I feel really pretty hurt and fed up this morning, and I am just wondering if I am being unreasonable and whether I am or not if there is anything I can do about this situation, as it's really getting me down.
My mum died when I was in secondary school, and since then my dad has never been without a partner - he went abroad with a woman when my mum hadn't been buried a month. That relationship lasted about a decade, but went horribly wrong towards the end. I daresay there was fault on both sides, but key to me at the time was just that I never felt welcome and it wasn't my imagination. At any rate after my dad split up with this lady he met another one almost straightaway. I was wary initially but realised quite soon she was lovely and really wanted our families to become like one family. Of course, I was in my twenties by then but I knew not only her but her own parents, her two children (her husband had died) and some of her friends as well. Unfortunately, after a few years this relationship ended and my dad met yet another new lady.

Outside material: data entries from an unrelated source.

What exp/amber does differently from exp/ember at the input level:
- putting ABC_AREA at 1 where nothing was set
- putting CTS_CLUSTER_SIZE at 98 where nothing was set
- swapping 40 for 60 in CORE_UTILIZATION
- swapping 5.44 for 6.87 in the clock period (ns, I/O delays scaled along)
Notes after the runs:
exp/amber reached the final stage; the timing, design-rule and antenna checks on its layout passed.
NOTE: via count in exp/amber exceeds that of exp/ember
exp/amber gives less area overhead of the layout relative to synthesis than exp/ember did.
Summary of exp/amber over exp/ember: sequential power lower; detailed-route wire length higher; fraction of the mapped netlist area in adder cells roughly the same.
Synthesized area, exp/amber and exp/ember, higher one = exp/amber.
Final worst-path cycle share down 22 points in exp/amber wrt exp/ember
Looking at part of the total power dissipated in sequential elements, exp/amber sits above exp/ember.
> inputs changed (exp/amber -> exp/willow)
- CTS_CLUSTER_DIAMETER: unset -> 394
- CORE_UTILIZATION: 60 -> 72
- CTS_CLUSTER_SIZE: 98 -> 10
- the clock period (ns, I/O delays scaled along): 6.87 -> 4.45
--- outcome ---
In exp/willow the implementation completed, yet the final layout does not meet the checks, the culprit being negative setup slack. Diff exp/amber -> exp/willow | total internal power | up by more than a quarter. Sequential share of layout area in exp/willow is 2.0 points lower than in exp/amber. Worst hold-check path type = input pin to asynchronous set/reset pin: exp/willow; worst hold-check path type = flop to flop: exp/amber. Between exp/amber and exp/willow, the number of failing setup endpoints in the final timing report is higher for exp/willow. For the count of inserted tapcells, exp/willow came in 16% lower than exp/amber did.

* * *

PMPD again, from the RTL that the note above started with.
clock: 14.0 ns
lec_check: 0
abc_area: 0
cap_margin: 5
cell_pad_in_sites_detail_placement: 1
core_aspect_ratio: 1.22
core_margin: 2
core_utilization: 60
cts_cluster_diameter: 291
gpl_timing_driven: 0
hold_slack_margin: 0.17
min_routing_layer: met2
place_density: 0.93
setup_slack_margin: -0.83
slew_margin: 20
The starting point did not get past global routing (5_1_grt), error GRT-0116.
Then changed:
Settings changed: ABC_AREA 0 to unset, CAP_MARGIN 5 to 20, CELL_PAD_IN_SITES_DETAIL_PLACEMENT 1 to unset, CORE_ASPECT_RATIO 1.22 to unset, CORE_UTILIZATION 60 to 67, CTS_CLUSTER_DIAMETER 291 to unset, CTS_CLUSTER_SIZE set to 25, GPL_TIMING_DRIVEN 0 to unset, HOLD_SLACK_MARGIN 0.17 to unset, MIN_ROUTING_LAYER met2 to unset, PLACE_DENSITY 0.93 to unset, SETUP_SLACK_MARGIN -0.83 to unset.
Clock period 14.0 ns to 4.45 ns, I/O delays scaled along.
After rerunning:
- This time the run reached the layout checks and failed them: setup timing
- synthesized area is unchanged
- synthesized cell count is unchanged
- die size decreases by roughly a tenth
[design/flow/run.sh]
#!/bin/bash
# the make line also repeats each setting of config.mk as NAME=value (left out here)
make -C /OpenROAD-flow-scripts/flow DESIGN_CONFIG=/design/flow/config.mk WORK_HOME=/design/flow/orfs CLKGATE_MAP_FILE= finish
[design/flow/config.mk]
export PLATFORM = sky130hd
export DESIGN_NAME = fmad_fp32
export DESIGN_NICKNAME = fmad_fp32
export VERILOG_FILES = /design/flow/design.v
export SDC_FILE = /design/flow/constraint.sdc
export NUM_CORES = 4
export LEC_CHECK = 0
export CAP_MARGIN = 20
export CELL_PAD_IN_SITES_DETAIL_PLACEMENT = 1
export CORE_ASPECT_RATIO = 0.96
export CORE_MARGIN = 6
export CORE_UTILIZATION = 40
export GPL_ROUTABILITY_DRIVEN = 0
export SLEW_MARGIN = 20
[design/flow/constraint.sdc]
create_clock -name core_clock -period 15.5 [get_ports {clk}]
set_input_delay 3.1000 -clock core_clock [delete_from_list [all_inputs] [get_ports {clk}]]
set_output_delay 3.1000 -clock core_clock [all_outputs]
set_load 0.01 [all_outputs]
==> run a: inputs <==
// Top
module Top(clk, rst, Trig, Echo, distance, sel);
input clk, rst, Echo;
output Trig;
output [6:0] distance;
output [3:0] sel;
wire [19:0] dis;
wire [1:0] state;
wire clk_1k;
counter_1000 u3(.clk(clk), .rst(rst), .clkout(clk_1k), .statechange(state));
TrigSignal u1(.clk_1m(clk), .rst(rst), .trig(Trig));
PosCounter u2(.clk_1m(clk), .rst(rst), .echo(Echo), .dis_count(dis));
Showdigit u4(.in(dis),.LED_activating_counter(state),.out1(distance[6:0]),.out2(sel[3:0]));
endmodule  
Settings: LEC_CHECK=0, CAP_MARGIN=10, CELL_PAD_IN_SITES_DETAIL_PLACEMENT=0, CELL_PAD_IN_SITES_GLOBAL_PLACEMENT=3, CORE_ASPECT_RATIO=0.87, CORE_MARGIN=2, CORE_UTILIZATION=27, GPL_TIMING_DRIVEN=0, HOLD_SLACK_MARGIN=0.19, MAX_ROUTING_LAYER=met4, PLACE_DENSITY=0.6, SLEW_MARGIN=15, TNS_END_PERCENT=10; clock period 1000.0 ns.
run.sh (not shown) runs the stock make flow with config.mk's settings and CLKGATE_MAP_FILE=.
==> run b (differences from run a) <==
==> flow/config.mk (replaced) <==
export PLATFORM = sky130hd
export DESIGN_NAME = Top
export DESIGN_NICKNAME = Top
export VERILOG_FILES = /design/flow/design.v
export SDC_FILE = /design/flow/constraint.sdc
export NUM_CORES = 4
export LEC_CHECK = 0
export ABC_AREA = 1
export CAP_MARGIN = 20
export CORE_MARGIN = 2
export CORE_UTILIZATION = 71
export PLACE_DENSITY_LB_ADDON = 0.17
export SLEW_MARGIN = 20
==> flow/constraint.sdc (replaced) <==
create_clock -name core_clock -period 166.0 [get_ports {clk}]
set_input_delay 33.2000 -clock core_clock [delete_from_list [all_inputs] [get_ports {clk}]]
set_output_delay 33.2000 -clock core_clock [all_outputs]
set_load 0.01 [all_outputs]
==> comparison <==
Against run a, the non-clock buffer count of run b is lower by 138.
Of run b and run a, run b has the higher global-route usage (gap 13 points).
Synthesized area: run a is lower than run b (about 13%).
Of run a and run b, run a has the higher hold slack (gap 0.011 ns).
Of run b and run a, run b has the higher via count (gap 9.5%, measured against run a).

---

==> inputs of run Y <==
Top again, from the RTL that the note above started with.
make LEC_CHECK=0 CAP_MARGIN=20 CORE_ASPECT_RATIO=1.74 CORE_MARGIN=9 CORE_UTILIZATION=72 CTS_CLUSTER_DIAMETER=382 CTS_CLUSTER_SIZE=95 PLACE_DENSITY=0.36 SLEW_MARGIN=20 TNS_END_PERCENT=15 finish   # period 1000.0 ns
==> inputs of run C, as changes to run Y <==
Settings changed: CORE_ASPECT_RATIO 1.74 to default, CORE_MARGIN 9 to 2, CORE_UTILIZATION 72 to 40, CTS_CLUSTER_DIAMETER 382 to default, CTS_CLUSTER_SIZE 95 to default, PLACE_DENSITY 0.36 to 0.6, SETUP_SLACK_MARGIN from default to -2.0, TNS_END_PERCENT 15 to default.
==> flow/constraint.sdc (replaced) <==
create_clock -name core_clock -period 293.0 [get_ports {clk}]
set_input_delay 58.6000 -clock core_clock [delete_from_list [all_inputs] [get_ports {clk}]]
set_output_delay 58.6000 -clock core_clock [all_outputs]
set_load 0.01 [all_outputs]
==> PnR_summary.wiki <==
== Implementation results ==
{| class="wikitable"
! Metric !! Value
|-
| Time the worst path needs with I/O delays and setup || 149120 ps
|-
| Tap Count || 931
|-
| Multi-input gate share of the layout cell area || 85.72%
|-
| Cell Count, Final, Fillers Out || 4847
|-
| Data arrival at the endpoint of the critical path || 90520 ps
|-
| Overall fraction of global-route tracks in use || 22.02%
|-
| Outcome || no timing/DRC/antenna violations
|}
# the run above: run C
// OQ1_Stopwatch
module OQ1_Stopwatch(AN, Seg, Dot, CLK, Start, RESET);  
	output [3:0] AN;
	output [6:0] Seg;
	output Dot;
	input CLK, Start, RESET;
	parameter R = 2'b00;
    parameter W = 2'b01;
    parameter C = 2'b10;	
	reg  [11:0] divider_ds;
	reg  [5:0]  divider_ms;
	reg  [6:0]  Seg_Temp;
	reg  [3:0]  D3,D2,D1,D0,D_Temp,AN_Temp;
	reg  [1:0]  state,n_state;
	reg         dp;
	wire        RTC_ds,RTC_ms;
	always @(posedge CLK or posedge RESET) begin
	  if(RESET) divider_ms <= 0;
	  else if(divider_ms==32) divider_ms <= 0;
      else divider_ms <= divider_ms + 1;
    end
    assign RTC_ms = ((divider_ms == 32)?1'b1:1'b0);
	always @(posedge CLK or posedge RESET) begin
      if(RESET) divider_ds <= 0;
      else if(divider_ds==3276) divider_ds <= 0;
      else if(state==C) divider_ds <= divider_ds + 1;
    end
    assign RTC_ds = ((divider_ds == 3276)?1'b1:1'b0);
	always@(posedge CLK or posedge RESET) begin
      if(RESET) begin
        state <= R;
        D3 <= 0;
        D2 <= 0;
        D1 <= 0;
        D0 <= 0;
      end else begin
        state <= n_state;
        if(RTC_ds) begin
          if(D0 == 9) begin
            D0 <= 0;
            if(D1 == 9) begin
              D1 <= 0;
              if(D2 == 9) begin
                D2 <= 0;
                if(D3 == 9) begin
                  D3 <= 0;                  
                end else begin
                  D3 <= D3 + 1;
                end                    
              end else begin
                D2 <= D2 + 1;
              end      
            end else begin
              D1 <= D1 + 1;
            end
          end else begin
            D0 <= D0 + 1;
          end
        end      
      end
    end
    always@(*) begin
      case (state)
        R : if(RESET) n_state = R;
            else if(Start && !RESET) n_state = C;
            else n_state = W;
        W : if(RESET) n_state = R;
            else if(Start && !RESET) n_state = C;
            else n_state = W;
        C : if(RESET) n_state = R;
            else n_state = C;        
        default : n_state = R;
      endcase
    end
    always@(posedge CLK or posedge RESET) begin
      if(RESET) begin
        D_Temp  <= 4'b0000;
        AN_Temp <= 4'b1110;
        dp      <= 1'b0;
  ...
Size in the first run: roughly 44 flip-flops, ~15 I/O pins, ~2600 µm² of cells after synthesis.
export LEC_CHECK = 0
export CAP_MARGIN = 20
export CORE_MARGIN = 2
export CORE_UTILIZATION = 58
export CTS_CLUSTER_SIZE = 57
export SETUP_SLACK_MARGIN = 1.54
export SLEW_MARGIN = 20
create_clock -name core_clock -period 5.49 [get_ports {CLK}]
run.sh (not shown) runs the stock make flow with config.mk's settings and CLKGATE_MAP_FILE=.
Next try:
--- a/flow/config.mk
+++ b/flow/config.mk
@@ -7,7 +7,6 @@
 export LEC_CHECK = 0
 export CAP_MARGIN = 20
+export CORE_ASPECT_RATIO = 1.97
 export CORE_MARGIN = 2
-export CORE_UTILIZATION = 58
-export CTS_CLUSTER_SIZE = 57
-export SETUP_SLACK_MARGIN = 1.54
+export CORE_UTILIZATION = 63
 export SLEW_MARGIN = 20
==> flow/constraint.sdc (replaced) <==
create_clock -name core_clock -period 10.0 [get_ports {CLK}]
set_input_delay 2.0000 -clock core_clock [delete_from_list [all_inputs] [get_ports {CLK}]]
set_output_delay 2.0000 -clock core_clock [all_outputs]
set_load 0.01 [all_outputs]
The new run produced a clean layout.
Count of clock-buffer cells in the layout came out higher by 2.
Synthesized cell count is unchanged.
Sequential power went down by 45%.
Power falls by 55%.
Via count is higher by 4.9%.
Next try:
--- a/flow/config.mk
+++ b/flow/config.mk
@@ -7,6 +7,7 @@
 export LEC_CHECK = 0
 export CAP_MARGIN = 20
-export CORE_ASPECT_RATIO = 1.97
+export CORE_ASPECT_RATIO = 0.5
 export CORE_MARGIN = 2
-export CORE_UTILIZATION = 63
+export CORE_UTILIZATION = 70
+export SETUP_SLACK_MARGIN = 2.38
 export SLEW_MARGIN = 20
- final cell count does not change
- worst setup slack loses 0.011 ns
- maximum frequency stays flat
- utilization increases by 9.2 points
- final area increases by 0.31%
Next try:
--- a/flow/config.mk
+++ b/flow/config.mk
@@ -7,7 +7,8 @@
 export LEC_CHECK = 0
 export CAP_MARGIN = 20
-export CORE_ASPECT_RATIO = 0.5
 export CORE_MARGIN = 2
-export CORE_UTILIZATION = 70
-export SETUP_SLACK_MARGIN = 2.38
+export CORE_UTILIZATION = 40
+export CTS_CLUSTER_DIAMETER = 396
+export CTS_CLUSTER_SIZE = 100
+export SETUP_SLACK_MARGIN = 2.37
 export SLEW_MARGIN = 20
Result: Clock-buffer cell count came out higher by 1; sequential share of layout area drops by 0.39 points; fmax climbs by 1.3%.

* * *

violet:
The RTL this note starts from:
==> flow/design.v <==
module OQ1_Stopwatch(AN, Seg, Dot, CLK, Start, RESET);  
	output [3:0] AN;
	output [6:0] Seg;
	output Dot;
	input CLK, Start, RESET;
	parameter R = 2'b00;
    parameter W = 2'b01;
    parameter C = 2'b10;	
	reg  [11:0] divider_ds;
	reg  [5:0]  divider_ms;
	reg  [6:0]  Seg_Temp;
	reg  [3:0]  D3,D2,D1,D0,D_Temp,AN_Temp;
	reg  [1:0]  state,n_state;
	reg         dp;
	wire        RTC_ds,RTC_ms;
	always @(posedge CLK or posedge RESET) begin
	  if(RESET) divider_ms <= 0;
	  else if(divider_ms==32) divider_ms <= 0;
      else divider_ms <= divider_ms + 1;
    end
    assign RTC_ms = ((divider_ms == 32)?1'b1:1'b0);
	always @(posedge CLK or posedge RESET) begin
      if(RESET) divider_ds <= 0;
      else if(divider_ds==3276) divider_ds <= 0;
      else if(state==C) divider_ds <= divider_ds + 1;
    end
    assign RTC_ds = ((divider_ds == 3276)?1'b1:1'b0);
	always@(posedge CLK or posedge RESET) begin
      if(RESET) begin
        state <= R;
        D3 <= 0;
        D2 <= 0;
        D1 <= 0;
        D0 <= 0;
      end else begin
        state <= n_state;
        if(RTC_ds) begin
          if(D0 == 9) begin
            D0 <= 0;
            if(D1 == 9) begin
              D1 <= 0;
              if(D2 == 9) begin
                D2 <= 0;
                if(D3 == 9) begin
                  D3 <= 0;                  
                end else begin
                  D3 <= D3 + 1;
                end                    
              end else begin
                D2 <= D2 + 1;
              end      
            end else begin
              D1 <= D1 + 1;
            end
          end else begin
            D0 <= D0 + 1;
          end
        end      
      end
    end
    always@(*) begin
      case (state)
        R : if(RESET) n_state = R;
            else if(Start && !RESET) n_state = C;
            else n_state = W;
        W : if(RESET) n_state = R;
            else if(Start && !RESET) n_state = C;
            else n_state = W;
        C : if(RESET) n_state = R;
            else n_state = C;        
        default : n_state = R;
      endcase
    end
    always@(posedge CLK or posedge RESET) begin
      if(RESET) begin
        D_Temp  <= 4'b0000;
        AN_Temp <= 4'b1110;
        dp      <= 1'b0;
      end else if(RTC_ms) begin
      case(AN_Temp)
        4'b0111 : begin
                    D_Temp <= D0;
                    AN_Temp <= 4'b1110;
                    dp <= 1;
                  end
        4'b1110 : begin
                    D_Temp <= D1;
                    AN_Temp <= 4'b1101;
                    dp <= 0;
                  end
        4'b1101 : begin
                    D_Temp <= D2;
                    AN_Temp <= 4'b1011;
                    dp <= 1;
                  end
        4'b1011 : begin
                    D_Temp <= D3;
                    AN_Temp <= 4'b0111;
                    dp <= 1;
                  end
      endcase
      end
    end    
    always @(*) begin
        case(D_Temp)
          0 : Seg_Temp=7'b1000000; 
          1 : Seg_Temp=7'b1111001; 
          2 : Seg_Temp=7'b0100100; 
          3 : Seg_Temp=7'b0110000; 
          4 : Seg_Temp=7'b0011001; 
          5 : Seg_Temp=7'b0010010; 
          6 : Seg_Temp=7'b0000010; 
          7 : Seg_Temp=7'b1111000; 
          8 : Seg_Temp=7'b0000000; 
          9 : Seg_Temp=7'b0011000; 
          default : Seg_Temp=7'b0111111; 
      endcase
    end
    assign Seg = Seg_Temp;
    assign AN = AN_Temp;
    assign Dot = dp;
endmodule
clock: 10.0 ns
lec_check: 0
abc_area: 0
cap_margin: 20
cell_pad_in_sites_global_placement: 2
core_aspect_ratio: 1.07
core_margin: 2
core_utilization: 15
cts_cluster_diameter: 284
gpl_routability_driven: 1
gpl_timing_driven: 1
max_routing_layer: met5
min_routing_layer: met2
place_density_lb_addon: 0.03
slew_margin: 20
tns_end_percent: 5
#### Input delta (onyx over violet)
- TNS_END_PERCENT changed from 5 to 60
- CORE_ASPECT_RATIO removed (was 1.07)
- PLACE_DENSITY_LB_ADDON removed (was 0.03)
- HOLD_SLACK_MARGIN newly set to -0.01
- CTS_CLUSTER_SIZE newly set to 97
- CELL_PAD_IN_SITES_DETAIL_PLACEMENT newly set to 1
- GPL_ROUTABILITY_DRIVEN removed (was 1)
- CTS_CLUSTER_DIAMETER removed (was 284)
- CORE_UTILIZATION changed from 15 to 40
- CELL_PAD_IN_SITES_GLOBAL_PLACEMENT removed (was 2)
- ABC_AREA changed from 0 to 1
- CAP_MARGIN changed from 20 to 5
- MIN_ROUTING_LAYER removed (was met2)
- MAX_ROUTING_LAYER removed (was met5)
- GPL_TIMING_DRIVEN changed from 1 to 0
==> comparison <==
- Area fraction in full adders, half adders and majority gates in onyx is 0.24 points below violet.
- onyx: all stages complete, timing, DRC and antenna checks passed
- In onyx, the final cell count came out 6.9% below the value in violet.
- The standard cells in onyx occupy less silicon area than those in violet do.
- Final net count: onyx > violet
- Synthesized cell count in onyx vs violet: up 39%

As seems to be typical of him he rushed in feet first with the result they were living together within two months and my dad left his house to my brother (more on that later!) and now it seems we're back to square one with the original situation. I am rarely contacted, I can't visit them because it's her house and I can't stay at my brother's because he is prone to be violent due to a MH issue.
I see him now about three/four times a year but he sees his girlfriend's family on pretty much a daily basis and it does hurt to see photos of them all on days out as if he is the father/grandfather.
I don't know, perhaps it's the fact he never invites me there, but sometimes I just feel like some sort of family secret - aibu?